LA FUENTE DE LA VIDA (PARTE 2)
La puerta de la pequeña cabaña se abrió de
golpe a la vez que otro trueno resonó con mayor fuerza. El cielo se había
oscurecido y parecía que la noche había llegado de pronto, sin previo aviso.
Las gotas de lluvia caían como piedras
cuando Gonzalo y María entraron en aquel lugar, buscando donde cobijarse
mientras durase la tormenta.
La joven llegó apoyada sobre el hombro de su
esposo, que la dejó apoyada junto a una mesa que ocupaba gran parte de la
estancia, mientras él buscaba algo con qué iluminar el lugar.
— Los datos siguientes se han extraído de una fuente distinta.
## flow/run.sh

```bash
#!/bin/bash
# OpenROAD 26Q1-2900-gdf79404cd8, Yosys 0.63+post, stock flow scripts
make -C /OpenROAD-flow-scripts/flow DESIGN_CONFIG=/design/flow/config.mk WORK_HOME=/design/flow/orfs finish
```

## flow/config.mk

```make
export PLATFORM = sky130hd
export DESIGN_NAME = SBox
export DESIGN_NICKNAME = SBox
export VERILOG_FILES = /design/flow/design.v
export SDC_FILE = /design/flow/constraint.sdc
export NUM_CORES = 4
export LEC_CHECK = 1
export CORE_AREA = 10 10 70 70
export DIE_AREA = 0 0 80 80
```

## flow/constraint.sdc

```tcl
current_design SBox

set clk_period 1.0
set clk_io_pct 0.2

create_clock -name clk0 -period $clk_period

set non_clock_inputs [all_inputs -no_clocks]
set_input_delay [expr $clk_period * $clk_io_pct] -clock clk0 $non_clock_inputs
set_output_delay [expr $clk_period * $clk_io_pct] -clock clk0 [all_outputs]
```

## flow/design.v

```verilog
module SBox(
    input [3:0]in ,
    output [3:0]out
);
    assign out[3] = (~in[3] & ~in[2] & ~in[1] & in[0]) | (~in[3] & in[2] & ~in[0]) | (in[2] & in[1] & in[0]) | (in[2] & in[3] & in[0]) | (in[3] & ~in[2] & in[1] & in[0]) | (in[3] & ~in[2] & ~in[1] & ~in[0]);
    assign out[2] = (~in[3] & ~in[1] & ~in[0]) | (~in[2] & in[1] & in[0]) | (~in[3] & in[2] & ~in[0]) | (in[2] & in[3] & ~in[1]) | (in[3] & ~in[2] & in[1]);
    assign out[1] = (~in[3] & ~in[2] & ~in[1]) | (in[3] & ~in[2] & ~in[0]) | (~in[3] & in[2] & in[1] & ~in[0]) | (~in[1] & in[0]);
    assign out[0] = (in[2] & ~in[1] & ~in[0]) | (~in[3] & ~in[1] & in[0]) | (in[3] & in[2] & in[1]) | (in[3] & in[1] & ~in[0]) | (in[2] & in[1] & ~in[0]);
endmodule
```

==> flow_metrics.tcl <==
# metrics dict for downstream scripts
set metrics [dict create \
    synth.area.top_cells "nand2_1, maj3_1, a32oi_1" \
    ys_chip_area_sq_um 120.1 \
    diodes 0 \
    path_delay_family "buffers and inverters" \
    vdd_drop_max_mv 0.05786 \
    ys.warnings.count 0 \
    avgSynthCellArea_sq_um 6.006 \
    fillers 406 \
    p_int_mw 0.07179 \
    crit_fanout 4 \
    warnings 34 \
    cp_data_required_time_ns 0.80 \
    drc_errors 0 \
    min_period_ns 1.178 \
    ctsHoldBuffers 0 \
    wl_per_cell_um 6.198 \
    first_pass_iters 3 \
    die_w_um 80 \
    combGateArea_sq_um 130.1 \
    largest_area_cell "nand2_1" \
    drv_slew 0 \
    row_count 21 \
    yosys.cell_count.top_type "nand2_1" \
    die_h_um 80 \
    vias 192 \
    drt-total-wl_um 502 \
    worst_pin_slew_ns 0.1957 \
    cap_violations 0 \
    regArea_sq_um 0 \
    status "complete, but fails checks" \
    ys_seq_frac 0 \
    synth_top_area_share 0.1563 \
    fin_cells 81 \
    cp.buffers_inverters 3 \
    crit_path_cell_trace "buf_6 -> or2b_1 -> buf_4 -> a32oi_2 -> buf_2" \
    drive_above_1_share 0.6286 \
    slowest_stage "or2b_1" \
    grt_use_total 0.01524 \
    fin_util 0.09597 \
    power_frac_comb 1.000 \
    grt_use_met1 0.01780 \
    port_buffers 8 \
    mappedNetlistArea_sq_um 120.1 \
    yosys_cells 20 \
    tns_ns -0.5760 \
    switching_power_mw 0.04770 \
    rsz0062_at_grt "yes" \
    hold_start "in[3]" \
    critPathLaunch "in[1]" \
    start_kind "input port" \
    clock_power_share 0 \
    powerDensity_nw_per_um2 364.5 \
    worstSetupPathType "in -> out" \
    gp_congestion 0.6708 \
    grt_pass1_wl_um 869 \
    p_sw_frac 0.3992 \
    initCoreUtil 0.03516 \
    grt_max_degree 8 \
    drt_iter0_markers 3 \
    gr-usage-met2 0.02889 \
    busiest_layer "met2" \
    dp_cells 77 \
    setup_viol 4 \
    hold_violations 0 \
    synth.cells.most_frequent "nand2_1, inv_1" \
    dp_hpwl_um 378.3 \
    post-route-period-util 1.178 \
    antenna_found_initial 0 \
    relSlewSlack 0.8684 \
    yosysUniqueCellTypes 15 \
    worst_slack_ns -0.1777 \
    crit_path_end_kind "output pin" \
    viasPerCell 2.370 \
    core_sq_um 3416 \
    fmax_ghz 0.8491 \
    pwr-share-seq 0 \
    nClkBuffers 0 \
    ant_nets 0 \
    dieArea_sq_um 6400 \
    first_global_vias 178 \
    grt_overflow 0 \
    syn_inst 20 \
    cp.arrival_ns 0.98 \
    violations "negative setup slack" \
    use_met3 0.003409 \
    leakage_nw 0.1269 \
    hold_path_class "in -> out" \
    syn_to_final_growth_pct 172.9 \
    flops 0 \
    max_stage_delay_ns 0.26 \
    io_pins 8 \
]
## worst paths after layout
check | to | slack [ns] | cells after the start
max | out[1] | -0.18 | 5
min | out[0] | 0.72 | 3
`./run.sh`:
```
#!/bin/bash
# OpenROAD 26Q1-2900-gdf79404cd8, Yosys 0.63+post, stock flow scripts
make -C /OpenROAD-flow-scripts/flow DESIGN_CONFIG=/design/flow/config.mk WORK_HOME=/design/flow/orfs finish
```
`./config.mk`:
```
export PLATFORM = sky130hd
export DESIGN_NAME = rgbLighter
export DESIGN_NICKNAME = rgbLighter
export VERILOG_FILES = /design/flow/design.v
export SDC_FILE = /design/flow/constraint.sdc
export NUM_CORES = 4
export LEC_CHECK = 1
export CORE_AREA = 10 10 70 70
export DIE_AREA = 0 0 80 80
```
`./constraint.sdc`:
```
current_design rgbLighter

set clk_period 1.6
set clk_io_pct 0.2

create_clock -name clk0 -period $clk_period [get_ports {clk}]

set non_clock_inputs [all_inputs -no_clocks]
set_input_delay [expr $clk_period * $clk_io_pct] -clock clk0 $non_clock_inputs
set_output_delay [expr $clk_period * $clk_io_pct] -clock clk0 [all_outputs]
```
**/design/flow/design.v**
```verilog
module LASER (
           input CLK,
           input RST,
           input [3:0] X,
           input [3:0] Y,
           output reg [3:0] C1X,
           output reg [3:0] C1Y,
           output reg [3:0] C2X,
           output reg [3:0] C2Y,
           output reg DONE);
wire chang_up_0, chang_up_1, chang_up_2, chang_up_3, chang_up_4;
wire chang_down_0, chang_down_1, chang_down_2, chang_down_3    ;
wire scan_end                      ;
reg  second                        ;
reg  check                         ;
reg  a                             ;
reg [5:0] counter_stoer            ;
reg [3:0] soter_x [0:39]           ;
reg [3:0] soter_y [0:39]           ;
reg [3:0] scan_x, scan_y           ; 
reg [3:0] scan_max_x, scan_max_y   ;
reg [3:0] point_x, point_y         ;
reg [3:0] record_x, record_y       ;
reg [3:0] b_x, b_y, b_x2, b_y2     ;
reg [4:0] number                   ;
reg [4:0] big_number               ;
reg [3:0] circular_x [0:20]        ;
reg [3:0] circular_y [0:20]        ;
reg [39:0] target_point            ;
reg [20:0] target_point2           ;
reg [3:0] Current_state, Next_state;
parameter Read_data    = 4'd0;
parameter Scan_up      = 4'd1;
parameter Scan_down    = 4'd2;
parameter Scan_up2     = 4'd3;
parameter Scan_down2   = 4'd4;
parameter Calculate    = 4'd5;
parameter Second_poing = 4'd6;
parameter Store_max_p  = 4'd7;
parameter Out_data     = 4'd8;
parameter Wait         = 4'd9;
integer i;
always @(posedge CLK or posedge RST) 
begin
    if (RST)
        Current_state <= Read_data; 
    else
        Current_state <= Next_state;
end
always @(*)
begin
    case(Current_state)
        4'd0: Next_state = (counter_stoer==6'd39)? Scan_up : Read_data;
        4'd1:
        begin
            if(point_y==4'd0 && chang_up_0)
                Next_state = Scan_down;
            else if(point_y==4'd1 && chang_up_1)
                Next_state = Scan_down;
            else if(point_y==4'd2 && chang_up_2)
                 Next_state = Scan_down;
            else if(point_y==4'd3 && chang_up_3)
                 Next_state = Scan_down;
            else if(chang_up_4)
                 Next_state = Scan_down;
            else
                Next_state = Scan_up;
        end
        4'd2:
         begin
            if(chang_down_3)
                Next_state = Calculate;
            else
                Next_state = Scan_down;
        end
        4'd3:
        begin
            if(point_y==4'd0 && chang_up_0)
                Next_state = Scan_down;
            else if(point_y==4'd1 && chang_up_1)
                Next_state = Scan_down2;
            else if(point_y==4'd2 && chang_up_2)
                 Next_state = Scan_down2;
            else if(point_y==4'd3 && chang_up_3)
                 Next_state = Scan_down2;
            else if(chang_up_4)
                 Next_state = Scan_down2;
            else
                Next_state = Scan_up2;
        end
        4'd4:
         begin
            if(chang_down_3)
                Next_state = Calculate;
            else
                Next_state = Scan_down2;
        end
        4'd5: 
        begin
            if(scan_end && check)
                Next_state = Scan_up;
            else if(point_x==4'd15 && point_y==4'd11)
                Next_state = Second_poing;
            else if(second)
                Next_state = Scan_up2;
            else
                Next_state = Scan_up;
        end
        4'd6: 
        begin
            if(a && record_x==b_x && record_y==b_y)
                Next_state = Out_data;
             else
                Next_state = Store_max_p;
        end 
        4'd7: Next_state = Scan_up;
        4'd8: Next_state = Wait;
        4'd9: Next_state = Read_data;
    endcase
end
always @(posedge CLK or posedge RST)
begin
    if(RST)
        counter_stoer <= 6'd0;
    else
        if(counter_stoer==6'd40)
            counter_stoer <= 6'd0;
        else if(Current_state==Read_data && counter_stoer==6'd39)
            counter_stoer <= 6'd0;
        else if(Current_state==Second_poing)
            counter_stoer <= 6'd0;
        else if(Current_state==Read_data || Current_state==Scan_up || Current_state==Scan_down || Current_state==Scan_up2 || Current_state==Scan_down2)
            counter_stoer <= counter_stoer+6'd1;
        else
            counter_stoer <= 6'd0;
end
always @(posedge CLK or posedge RST)
begin
    if(RST)
        for(i=0; i<40; i=i+1)
        begin
            soter_x[i] <= 4'd0;
        end
    else
        if(Current_state==Read_data)
            soter_x[counter_stoer] <= X;
end
always @(posedge CLK or posedge RST)
begin
    if(RST)
        for(i=0; i<40; i=i+1)
        begin
            soter_y[i] <= 4'd0;
        end
    else
        if(Current_state==Read_data)
            soter_y[counter_stoer] <= Y;
end
always @(posedge CLK or posedge RST)
begin
    if(RST)
        second <= 1'd0;
    else if(Current_state==Out_data)
        second <= 1'd0;
    else if(scan_end && point_y==4'd11 && point_x==4'd15 && second && Current_state==Calculate)
        second <= 1'd0;
    else if(scan_end && point_y==4'd11 && point_x==4'd15 && Current_state==Calculate)
        second <= 1'd1;
end
always @(posedge CLK or posedge RST)
begin
    if(RST)
        a <= 1'd0;
    else if(Current_state==Out_data)
        a <= 1'd0;
    else if(Current_state==Second_poing && second)
        a <= 1'd1;
end
always @(posedge CLK or posedge RST)
begin
    if(RST)
        check <= 1'd0;
    else if(Current_state==Out_data)
        check <= 1'd0;
    else if(Current_state==Store_max_p)
        check <= 1'd1;
    else if(Current_state==Calculate && check && scan_end)
        check <= 1'd0;
end
always @(posedge CLK or posedge RST)
begin
    if(RST)
        point_x <= 4'd0;
    else if(Current_state==Calculate && point_x==4'd15  && point_y==4'd11)
        point_x <= record_x;
    else if(Current_state==Calculate && scan_end && check)
        point_x <= 4'd0;
    else if(Current_state==Out_data || (Current_state==Calculate && point_x==4'd15 && point_y==4'd11 && second))
        point_x <= 4'd0;
    else
        point_x <= (Current_state==Calculate && point_y==4'd11)? point_x+4'd1 : point_x;
end
always @(posedge CLK or posedge RST)
begin
    if(RST)
        point_y <= 4'd0;
    else if(Current_state==Calculate && point_x==4'd15  && point_y==4'd11)
        point_y <= record_y;
    else if(Current_state==Calculate && scan_end && check)
        point_y <= 4'd0;
    else if(Current_state==Out_data || (Current_state==Calculate && point_x==4'd15 && point_y==4'd11 && second))
        point_y <= 4'd0;
    else if(Current_state==Calculate && point_y==4'd11)
        point_y <= 4'd0;
    else
        point_y <= (Current_state==Calculate)? point_y+4'd1 : point_y;
end
assign scan_end     = (point_y+4'd4==scan_y)? 1'd1 : 1'd0;
assign chang_up_0   = (point_y==scan_y   && scan_max_x==scan_x)? 1'd1 : 1'd0;
assign chang_up_1   = (point_y-1==scan_y && scan_max_x==scan_x)? 1'd1 : 1'd0;
assign chang_up_2   = (point_y-2==scan_y && scan_max_x==scan_x)? 1'd1 : 1'd0;
assign chang_up_3   = (point_y-3==scan_y && scan_max_x==scan_x)? 1'd1 : 1'd0;
assign chang_up_4   = (point_y-4==scan_y)? 1'd1 : 1'd0;
assign chang_down_0 = (point_y==scan_y-1 && scan_max_x==scan_x)? 1'd1 : 1'd0;
assign chang_down_1 = (point_y==scan_y-2 && scan_max_x==scan_x)? 1'd1 : 1'd0;
assign chang_down_2 = (point_y==scan_y-3 && scan_max_x==scan_x)? 1'd1 : 1'd0;
assign chang_down_3 = (point_y==scan_y-4)? 1'd1 : 1'd0;
always @(posedge CLK or posedge RST)
begin
    if(RST)
        scan_max_x <= 4'd4;
    else begin
        if(Current_state==Calculate && point_y==4'd11 && point_x==4'd15)
            scan_max_x <= 4'd4;
        else if(Current_state==Calculate && scan_end && check)
            scan_max_x <= 4'd4;
        else if(Current_state==Calculate || Current_state==Second_poing)
        begin
            if(point_x==4'd0 && point_y==4'd11)
                scan_max_x <= 4'd5;
            else 
                scan_max_x <= (point_x<12)? point_x+4'd4 : 4'd15;
        end
        else if(Current_state==Scan_up || Current_state==Scan_down || Current_state==Scan_up2 || Current_state==Scan_down2 || Current_state==Second_poing)
        begin
            if((chang_up_3 || chang_up_2) && scan_y==4'd0)
                 scan_max_x <= (point_x<12)? point_x+4'd3 : 4'd15; 
            else if(chang_up_0 || chang_up_1 || chang_up_4 ||chang_down_0)
                scan_max_x <= (point_x<12)? point_x+4'd3 : 4'd15; 
            else if(chang_up_2 || chang_down_1)
                scan_max_x <= (point_x<13)? point_x+4'd2 : 4'd15;
            else if(chang_up_3 || chang_down_2)
                scan_max_x <= point_x;
        end
    end
end
always @(posedge CLK or posedge RST)
begin
    if(RST)
        scan_max_y <= 4'd0;
    else begin
        if(Current_state==Calculate && scan_end && check)
            scan_max_y <= 4'd0;
        else if(Current_state==Current_state==Scan_up || Current_state==Scan_up2 || Current_state==Scan_down2 || Current_state==Second_poing)
            scan_max_y <= (point_y>11)? 4'd15 : point_y+4'd4;
    end
end
always @(posedge CLK or posedge RST)
begin
    if(RST)
        scan_x <= 4'd0;
    else begin
        if(Current_state==Out_data || (Current_state==Calculate && point_x==4'd15 && point_y==4'd11))
            scan_x <= 4'd0;
        else if(Current_state==Calculate && scan_end && check)
            scan_x <= 4'd0;
        else if(Current_state==Calculate || Current_state==Second_poing)
            scan_x <= (point_x>4'd3)? point_x-4'd4 : 4'd0;
        else if(scan_end)
            scan_x <= scan_x;
        else if(Current_state==Scan_up || Current_state==Scan_down || Current_state==Scan_up2 || Current_state==Scan_down2)
        begin
            if((chang_up_3 || chang_up_2) && scan_y==4'd0)
                scan_x <= (point_x>4'd3)? point_x-4'd3 : 4'd0;
            else if(chang_up_0 || chang_up_1 || chang_down_0 || chang_up_4)
                scan_x <= (point_x>4'd3)? point_x-4'd3 : 4'd0;
            else if(chang_up_2 || chang_up_2 || chang_down_1)
                scan_x <= (point_x>4'd2)? point_x-4'd2 : 4'd0;
            else if(chang_up_3 || chang_down_2)
                scan_x <= point_x;
            else
                scan_x <= scan_x+4'd1;
        end
    end 
end
always @(posedge CLK or posedge RST)
begin
    if(RST)
        scan_y <= 4'd0;
    else begin
        if(Current_state==Out_data || (Current_state==Calculate && point_x==4'd15 && point_y==4'd11))
            scan_y <= 4'd0;
        else if(Current_state==Calculate && scan_end && check)
            scan_y <= 4'd0;
        else if(Current_state==Calculate)
            scan_y <= (point_y==4'd11)? 4'd0 : point_y+4'd1;
        else if(Current_state==Second_poing)
            scan_y <= point_y;
        else if(Current_state==Scan_down || Current_state==Scan_down2)
        begin
            if(scan_end)
                scan_y <= scan_y;
            else
                scan_y <=(scan_x==scan_max_x)? scan_y+4'd1 : scan_y;
        end
        else if(Current_state==Scan_up || Current_state==Scan_up2 || Current_state==Scan_down || Current_state==Scan_down2)
        begin
            if(chang_up_4)
                scan_y <= point_y+4'd1;
            else if(scan_end)
                scan_y <= (point_y>4'd4)? point_y-4'd4 : 4'd0;
            else if(scan_x==scan_max_x && scan_y==4'd0)
                scan_y <= point_y+4'd1;
            else if (scan_x==scan_max_x)
                scan_y <= scan_y-4'd1;
        end
    end 
end
always @(*)
begin
    if(Current_state==Scan_up || Current_state==Scan_up2 || Current_state==Scan_down || Current_state==Scan_down2)
    begin
        for(i=0; i<40; i=i+1)
        begin
            target_point[i] = (soter_x[i]==scan_x && soter_y[i]==scan_y)? 1'd1 : 1'd0;
        end
    end
    else begin
        target_point = 40'd0;
    end
end
always @(*)
begin
    if(a==1'd1 && check==1'd0)
    begin
        for(i=0; i<21; i=i+1)
        begin
            if(circular_x[i]==scan_x && circular_y[i]==scan_y)
            begin
                target_point2[i] = 1'd1;
            end
            else begin
                target_point2[i] = 1'd0;
            end
        end
    end
    else begin
        target_point2 = 20'd0; 
    end
end
always @(posedge CLK or posedge RST)
begin
    if(RST)
    begin
        for(i=0; i<21; i=i+1)
        begin
            circular_x[i] = 4'd0;
        end
    end
    else begin
        if(check)
        begin
            circular_x[number] = (target_point!==40'd0)? scan_x : 4'd0;
        end
        else begin
            if(Current_state==Calculate && point_x==4'd15 && point_y==4'd11)
            begin
                for(i=0; i<21; i=i+1)
                begin
                    circular_x[i] = 4'd0;
                end
            end
        end
    end
end
always @(posedge CLK or posedge RST)
begin
    if(RST)
    begin
        for(i=0; i<21; i=i+1)
        begin
            circular_y[i] = 4'd0;
        end
    end
    else begin
        if(check)
        begin
            circular_y[number] = (target_point!==40'd0)? scan_y : 4'd0;
        end
        else begin
            if(Current_state==Calculate && point_x==4'd15 && point_y==4'd11)
            begin
                for(i=0; i<21; i=i+1)
                begin
                    circular_y[i] = 4'd0;
                end
            end
        end
    end
end
always @(posedge CLK or posedge RST)
begin
    if(RST)
        number <= 5'd0;
    else
        if(Current_state==Scan_up || Current_state==Scan_down || Current_state==Scan_up2 || Current_state==Scan_down2)
            number <= (target_point!==40'd0 && target_point2==21'd0)? number+5'd1 : number;   
        else if(Current_state==Calculate || Current_state==Second_poing)
            number <= 5'd0;   
end
always @(posedge CLK or posedge RST)
begin
    if(RST)
        big_number <= 5'd0;
    else
        if(Current_state==Calculate && check && scan_end)
            big_number <= 5'd0;
        else if(Current_state==Calculate && point_x==4'd15 && point_y==4'd11 && second)
            big_number <= 5'd0;
        else if(Current_state==Calculate)
            big_number <= (big_number>=number)? big_number : number;
        else if(Current_state==Second_poing)
            big_number <= 5'd0;     
end
always @(posedge CLK or posedge RST)
begin
    if(RST)
        record_x <= 4'd0;
    else
        if(Current_state==Second_poing)
            record_x <= 4'd0;     
        else if(Current_state==Calculate)
            record_x <= (big_number>=number)? record_x : point_x;
end
always @(posedge CLK or posedge RST)
begin
    if(RST)
        record_y <= 4'd0;
    else
        if(Current_state==Second_poing)
            record_y <= 4'd0;  
        else if(Current_state==Calculate)
            record_y <= (big_number>=number)? record_y : point_y;
end
always @(posedge CLK or posedge RST)
begin
    if(RST)
        b_x <= 4'd0;
    else
        if(point_x==4'd15 && point_y==4'd11 && second==1'd0 && scan_end)
            b_x <= record_x;     
end
always @(posedge CLK or posedge RST)
begin
    if(RST)
        b_y <= 4'd0;
    else
        if(point_x==4'd15 && point_y==4'd11 && second==1'd0 && scan_end)
            b_y <= record_y;     
end
always @(posedge CLK or posedge RST)
begin
    if(RST)
        b_x2 <= 4'd0;
    else
        if(point_x==4'd15 && point_y==4'd11 && second==1'd1)
            b_x2 <= record_x;     
end
always @(posedge CLK or posedge RST)
begin
    if(RST)
        b_y2 <= 4'd0;
    else
        if(point_x==4'd15 && point_y==4'd11 && second==1'd1)
            b_y2 <= record_y;     
end
always @(posedge CLK or posedge RST)
begin
    if(RST)
        DONE <= 1'd0;
    else
        if(Current_state==Out_data)
            DONE <= 1'd1;
        else
            DONE <= 1'd0;
end
always @(posedge CLK or posedge RST)
begin
    if(RST)
        C1Y <= 4'd0;
    else
        if(Current_state==Out_data)
            C1Y <= b_y;
        else
            C1Y <= 4'd0;
end
always @(posedge CLK or posedge RST)
begin
    if(RST)
        C1X <= 1'd0;
    else
        if(Current_state==Out_data)
            C1X <= b_x;
        else
            C1X <= 4'd0;
end
always @(posedge CLK or posedge RST)
begin
    if(RST)
        C2Y <= 1'd0;
    else
        if(Current_state==Out_data)
            C2Y <= b_y2;
        else
            C2Y <= 4'd0;
end
always @(posedge CLK or posedge RST)
begin
    if(RST)
        C2X <= 1'd0;
    else
        if(Current_state==Out_data)
            C2X <= b_x2;
        else
            C2X <= 4'd0;
end
endmodule
```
Ambos estaban empapados por la lluvia pero
en ese instante eso era lo de menos. María había roto aguas y en cualquier
momento podía dar a luz.
Gonzalo encontró un par de velas en un cajón
junto a unas cerillas y las prendió. La cabaña quedó tenuemente iluminada,
revelando el lugar. Los ojos de María se posaron inmediatamente en un jergón
que estaba junto a la pared. Se acercó hasta él con pasos cortos y logró
sentarse mientras apretaba los dientes. El dolor del bajo vientre iba y venía
como oleadas de calor que le golpeaban el cuerpo sin aviso.
Gonzalo se acercó a ella y le tocó el
rostro, perlado de sudor.
-Será mejor que te recuestes aquí mientras
enciendo la chimenea –le pidió él.
-¿Qué? –María parpadeó varias veces. ¿Había
escuchado bien? ¿Acaso Gonzalo pretendía que diese a luz allí mismo?-. Gonzalo…
tenemos que volver a casa.
El joven hizo una pila con los troncos de
madera que había encontrado junto a la chimenea y trató de encender un fuego.
La lluvia seguía cayendo sin piedad sobre el
tejado de la cabaña que resistía a duras penas mientras en un rincón se
escuchaba el suave clic de alguna gotera que se filtraba en la casa.
-Cariño, cariño –se acercó a ella, tratando
de tranquilizarla, cuando ni él mismo podía hacerlo-. Con esta tormenta no
podemos volver. Esperaremos aquí hasta que amaine y luego iré a buscar a
Tristán y a algunos hombres para que vengan a por ti. ¿De acuerdo?
La idea de quedarse sola no le hacía ni
pizca de gracia, pero era la única solución que veían a aquella situación en la
que se encontraban.
-¡Aaaaayyyyyy! –gritó de pronto, sintiendo
una nueva punzada de intenso dolor. Su cuerpo se contrajo. Gonzalo le cogió la
mano para que la apretara con fuerza, sintiendo que también él se desgarraba
por dentro.
Cuando la contracción cesó, ayudó a María a
recostarse, apoyando la espalda contra la fría madera de la cabaña.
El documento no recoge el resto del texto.